SAK is a shareholder of Histofy Ltd.
All other authors have no competing interests to declare.
1. Introduction
Head and neck cancer encompasses a diverse group of malignancies originating from the upper aerodigestive tract, including the oral cavity, nasal cavity, pharynx, larynx, salivary glands and sinuses [1]. Among these, oral squamous cell carcinoma (OSCC) stands as one of the most prevalent subtypes, predominantly affecting the oral mucosa and accounting for a significant proportion of head and neck cancer cases [1]. OSCC arises from the squamous epithelial cells lining the oral cavity and is strongly associated with risk factors such as tobacco use, alcohol consumption, and human papillomavirus (HPV) infection [2].
Characterised by aggressive local invasion and potential for regional and distant metastasis, OSCC poses considerable challenges in diagnosis and management. Combination therapy approaches including surgery, radiation therapy, and chemotherapy are often employed [3], which even if successful, are associated with functional problems including masticatory, speech and swallowing impairments, drastically affecting quality of life [4]. Prognosis for advanced stage OSCC is poor, having a five-year survival rate of just 40% [5]. This drastically increases with early diagnosis to 80-90% [5], highlighting the huge benefits of early detection.

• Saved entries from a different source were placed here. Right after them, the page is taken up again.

<file path="src/rtl/ahb_arb_pkg.sv">
// Shared AHB transfer/response encodings and arbiter state type.
package ahb_arb_pkg;

  localparam logic [1:0] HTRANS_IDLE   = 2'b00;
  localparam logic [1:0] HTRANS_BUSY   = 2'b01;
  localparam logic [1:0] HTRANS_NONSEQ = 2'b10;
  localparam logic [1:0] HTRANS_SEQ    = 2'b11;

  localparam logic [1:0] HRESP_OKAY  = 2'b00;
  localparam logic [1:0] HRESP_ERROR = 2'b01;

  typedef enum logic [0:0] {ARB_M0, ARB_M1} arb_state_e;

endpackage

</file>
<file path="src/rtl/ahb_arb_if.sv">
// Bus bundle between the two AHB masters, the arbiter and the AHB2APB bridge.
interface ahb_arb_if #(
  parameter int unsigned ADDR_W = 32,
  parameter int unsigned DATA_W = 32
);
  logic [1:0]        Hbusreq;
  logic [1:0]        Htrans_m0;
  logic [1:0]        Htrans_m1;
  logic [ADDR_W-1:0] Haddr_m0;
  logic [ADDR_W-1:0] Haddr_m1;
  logic              Hwrite_m0;
  logic              Hwrite_m1;
  logic [DATA_W-1:0] Hwdata_m0;
  logic [DATA_W-1:0] Hwdata_m1;
  logic              Hreadyout;
  logic [1:0]        Hresp;

  logic [1:0]        Hgrant;
  logic              Hmaster;
  logic [1:0]        Htrans;
  logic [ADDR_W-1:0] Haddr;
  logic              Hwrite;
  logic [DATA_W-1:0] Hwdata;
  logic              Hreadyin;
  logic              Hready_m;
  logic [1:0]        Hresp_m;

  // Arbiter side.
  modport slave (
    input  Hbusreq, Htrans_m0, Htrans_m1, Haddr_m0, Haddr_m1, Hwrite_m0, Hwrite_m1,
           Hwdata_m0, Hwdata_m1, Hreadyout, Hresp,
    output Hgrant, Hmaster, Htrans, Haddr, Hwrite, Hwdata, Hreadyin, Hready_m, Hresp_m
  );

  // Masters plus bridge side.
  modport master (
    output Hbusreq, Htrans_m0, Htrans_m1, Haddr_m0, Haddr_m1, Hwrite_m0, Hwrite_m1,
           Hwdata_m0, Hwdata_m1, Hreadyout, Hresp,
    input  Hgrant, Hmaster, Htrans, Haddr, Hwrite, Hwdata, Hreadyin, Hready_m, Hresp_m
  );

endinterface

</file>
<file path="src/rtl/ahb_arb_rr.sv">
// Two-way round-robin picker: returns the next address-phase owner at a release point.
module ahb_arb_rr (
  input  logic [1:0] Hbusreq,
  input  logic       rr_last,
  input  logic       owner,
  output logic       next_owner
);

  logic other;

  always_comb begin
    other      = ~owner;
    next_owner = owner;
    if (Hbusreq[other] && Hbusreq[owner]) begin
      next_owner = ~rr_last;
    end else if (Hbusreq[other]) begin
      next_owner = other;
    end
  end

endmodule

</file>
<file path="src/rtl/ahb_arbiter.sv">
// Two-master AHB-lite arbiter in front of the AHB2APB bridge; round-robin, burst-safe.
// Define AHB_ARB_MAX_HOLD_EN to cap an owner's tenure at MAX_HOLD accepted beats.
module ahb_arbiter
  import ahb_arb_pkg::*;
#(
  parameter int unsigned ADDR_W   = 32,
  parameter int unsigned DATA_W   = 32,
  parameter int unsigned MAX_HOLD = 4
) (
  input logic      Hclk,
  input logic      Hreset,
  ahb_arb_if.slave bus
);

  arb_state_e state_q, state_d;
  logic       data_owner_q, data_owner_d;
  logic       rr_last_q, rr_last_d;

  logic              owner, other, other_req, own_req;
  logic [1:0]        own_trans;
  logic [ADDR_W-1:0] own_addr;
  logic              own_write;
  logic [DATA_W-1:0] data_mux;
  logic              burst_lock, release_pt, force_pt, picked, new_owner, handover;

  assign owner     = (state_q == ARB_M1);
  assign other     = ~owner;
  assign own_req   = bus.Hbusreq[owner];
  assign other_req = bus.Hbusreq[other];
  assign own_trans = owner ? bus.Htrans_m1 : bus.Htrans_m0;
  assign own_addr  = owner ? bus.Haddr_m1  : bus.Haddr_m0;
  assign own_write = owner ? bus.Hwrite_m1 : bus.Hwrite_m0;
  assign data_mux  = data_owner_q ? bus.Hwdata_m1 : bus.Hwdata_m0;

  assign burst_lock = (own_trans == HTRANS_SEQ) || (own_trans == HTRANS_BUSY);
  assign release_pt = bus.Hreadyout &&
                      ((own_trans == HTRANS_IDLE) || (!own_req && !burst_lock));

  ahb_arb_rr u_rr (
    .Hbusreq    (bus.Hbusreq),
    .rr_last    (rr_last_q),
    .owner      (owner),
    .next_owner (picked)
  );

`ifdef AHB_ARB_MAX_HOLD_EN
  localparam int unsigned CntW = $clog2(MAX_HOLD + 1);

  logic [CntW-1:0] hold_cnt_q, hold_cnt_d;

  // A NONSEQ accepted at the forcing edge still completes; only SEQ/BUSY are protected.
  assign force_pt = bus.Hreadyout && other_req && (hold_cnt_q >= CntW'(MAX_HOLD)) &&
                    ((own_trans == HTRANS_NONSEQ) || (own_trans == HTRANS_IDLE));

  always_comb begin
    hold_cnt_d = hold_cnt_q;
    if (handover) begin
      hold_cnt_d = '0;
    end else if (bus.Hreadyout &&
                 ((own_trans == HTRANS_NONSEQ) || (own_trans == HTRANS_SEQ)) &&
                 (hold_cnt_q < CntW'(MAX_HOLD))) begin
      hold_cnt_d = hold_cnt_q + 1'b1;
    end
  end

  always_ff @(posedge Hclk) begin
    if (Hreset) begin
      hold_cnt_q <= '0;
    end else begin
      hold_cnt_q <= hold_cnt_d;
    end
  end
`else
  assign force_pt = 1'b0;
`endif

  always_comb begin
    state_d      = state_q;
    rr_last_d    = rr_last_q;
    data_owner_d = bus.Hreadyout ? owner : data_owner_q;
    new_owner    = owner;
    if (force_pt) begin
      new_owner = other;
    end else if (release_pt) begin
      new_owner = picked;
    end
    handover = (new_owner != owner);
    // An accepted NONSEQ uses up the owner's turn for the next tie-break.
    if (bus.Hreadyout && (own_trans == HTRANS_NONSEQ)) begin
      rr_last_d = owner;
    end
    if (handover) begin
      state_d   = new_owner ? ARB_M1 : ARB_M0;
      rr_last_d = new_owner;
    end
  end

  always_ff @(posedge Hclk) begin
    if (Hreset) begin
      state_q      <= ARB_M0;
      data_owner_q <= 1'b0;
      rr_last_q    <= 1'b1;
    end else begin
      state_q      <= state_d;
      data_owner_q <= data_owner_d;
      rr_last_q    <= rr_last_d;
    end
  end

  always_comb begin
    bus.Hgrant   = owner ? 2'b10 : 2'b01;
    bus.Hmaster  = owner;
    bus.Htrans   = Hreset ? HTRANS_IDLE : own_trans;
    bus.Haddr    = Hreset ? '0 : own_addr;
    bus.Hwrite   = Hreset ? 1'b0 : own_write;
    bus.Hwdata   = Hreset ? '0 : data_mux;
    bus.Hreadyin = bus.Hreadyout;
    bus.Hready_m = bus.Hreadyout;
    bus.Hresp_m  = bus.Hresp;
  end

endmodule

</file>
<file path="src/flat_wrapper.sv">
// flat-port wrapper written by rule: the top's interface ports become plain ports
module ahb_arbiter_flat import ahb_arb_pkg::*;
#(
  parameter int unsigned ADDR_W   = 32,
  parameter int unsigned DATA_W   = 32,
  parameter int unsigned MAX_HOLD = 4
)
  (Hclk, Hreset, bus_Hbusreq, bus_Htrans_m0, bus_Htrans_m1, bus_Haddr_m0, bus_Haddr_m1, bus_Hwrite_m0, bus_Hwrite_m1, bus_Hwdata_m0, bus_Hwdata_m1, bus_Hreadyout, bus_Hresp, bus_Hgrant, bus_Hmaster, bus_Htrans, bus_Haddr, bus_Hwrite, bus_Hwdata, bus_Hreadyin, bus_Hready_m, bus_Hresp_m);
  ahb_arb_if #(.ADDR_W(ADDR_W), .DATA_W(DATA_W)) bus_i ();
  input logic Hclk;
  input logic Hreset;
  input wire logic [$bits(bus_i.Hbusreq)-1:0] bus_Hbusreq;
  input wire logic [$bits(bus_i.Htrans_m0)-1:0] bus_Htrans_m0;
  input wire logic [$bits(bus_i.Htrans_m1)-1:0] bus_Htrans_m1;
  input wire logic [$bits(bus_i.Haddr_m0)-1:0] bus_Haddr_m0;
  input wire logic [$bits(bus_i.Haddr_m1)-1:0] bus_Haddr_m1;
  input wire logic [$bits(bus_i.Hwrite_m0)-1:0] bus_Hwrite_m0;
  input wire logic [$bits(bus_i.Hwrite_m1)-1:0] bus_Hwrite_m1;
  input wire logic [$bits(bus_i.Hwdata_m0)-1:0] bus_Hwdata_m0;
  input wire logic [$bits(bus_i.Hwdata_m1)-1:0] bus_Hwdata_m1;
  input wire logic [$bits(bus_i.Hreadyout)-1:0] bus_Hreadyout;
  input wire logic [$bits(bus_i.Hresp)-1:0] bus_Hresp;
  output wire logic [$bits(bus_i.Hgrant)-1:0] bus_Hgrant;
  output wire logic [$bits(bus_i.Hmaster)-1:0] bus_Hmaster;
  output wire logic [$bits(bus_i.Htrans)-1:0] bus_Htrans;
  output wire logic [$bits(bus_i.Haddr)-1:0] bus_Haddr;
  output wire logic [$bits(bus_i.Hwrite)-1:0] bus_Hwrite;
  output wire logic [$bits(bus_i.Hwdata)-1:0] bus_Hwdata;
  output wire logic [$bits(bus_i.Hreadyin)-1:0] bus_Hreadyin;
  output wire logic [$bits(bus_i.Hready_m)-1:0] bus_Hready_m;
  output wire logic [$bits(bus_i.Hresp_m)-1:0] bus_Hresp_m;
  assign bus_i.Hbusreq = bus_Hbusreq;
  assign bus_i.Htrans_m0 = bus_Htrans_m0;
  assign bus_i.Htrans_m1 = bus_Htrans_m1;
  assign bus_i.Haddr_m0 = bus_Haddr_m0;
  assign bus_i.Haddr_m1 = bus_Haddr_m1;
  assign bus_i.Hwrite_m0 = bus_Hwrite_m0;
  assign bus_i.Hwrite_m1 = bus_Hwrite_m1;
  assign bus_i.Hwdata_m0 = bus_Hwdata_m0;
  assign bus_i.Hwdata_m1 = bus_Hwdata_m1;
  assign bus_i.Hreadyout = bus_Hreadyout;
  assign bus_i.Hresp = bus_Hresp;
  assign bus_Hgrant = bus_i.Hgrant;
  assign bus_Hmaster = bus_i.Hmaster;
  assign bus_Htrans = bus_i.Htrans;
  assign bus_Haddr = bus_i.Haddr;
  assign bus_Hwrite = bus_i.Hwrite;
  assign bus_Hwdata = bus_i.Hwdata;
  assign bus_Hreadyin = bus_i.Hreadyin;
  assign bus_Hready_m = bus_i.Hready_m;
  assign bus_Hresp_m = bus_i.Hresp_m;
  ahb_arbiter #(.ADDR_W(ADDR_W), .DATA_W(DATA_W), .MAX_HOLD(MAX_HOLD)) u_core (.Hclk(Hclk), .Hreset(Hreset), .bus(bus_i));
endmodule
</file>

Oral cancer lesions are typically preceded by a pre-cancerous state, a group of lesions termed oral potentially malignant disorders (OPMDs) including homogeneous/non-homogeneous leucoplakia (white/white-red speckled lesions) or erythroplakia (red lesions) [2,6]. Biopsies of the lesions enable microscopic examination by histopathologists to determine the presence or absence of pre-cancer (oral epithelial dysplasia or OED) or cancer. Lesions of the oral mucosa exhibiting dysplasia are statistically more likely to transition into OSCC than non-dysplastic lesions [7].
The histopathological grading of Haematoxylin and Eosin (H&E) stained tissue using the World Health Organisation (WHO, 2017 [8]) classification system remains the current accepted practice for diagnosis and risk stratification of OED lesions. This system categorises OED into three grades: mild, moderate, and severe, based on the presence, severity, and location of various cytological and architectural histological features (28 in total [9,10]). However, this approach has been widely criticised for its significant intra- and inter-observer variability and its limited predictive ability for malignant transformation risk, which can impact patient management. An alternate binary grading system has been proposed to address the WHO grading shortcomings, and to improve the reproducibility of grading [11,12]. This system classifies lesions as either low- or high-risk based on the number of cytological and architectural features outlined in the WHO criteria. Mahmood et al. [13] showed the utlity of various of these pathologist-assigned histological features in prognostic models. However, overall, studies have shown that both the three-tier and binary grading systems suffer from significant variability and unreliability [14,15]. This underscores the need for more objective and reproducible methods and features (markers) for grading OED that can better predict the risk of malignant transformation.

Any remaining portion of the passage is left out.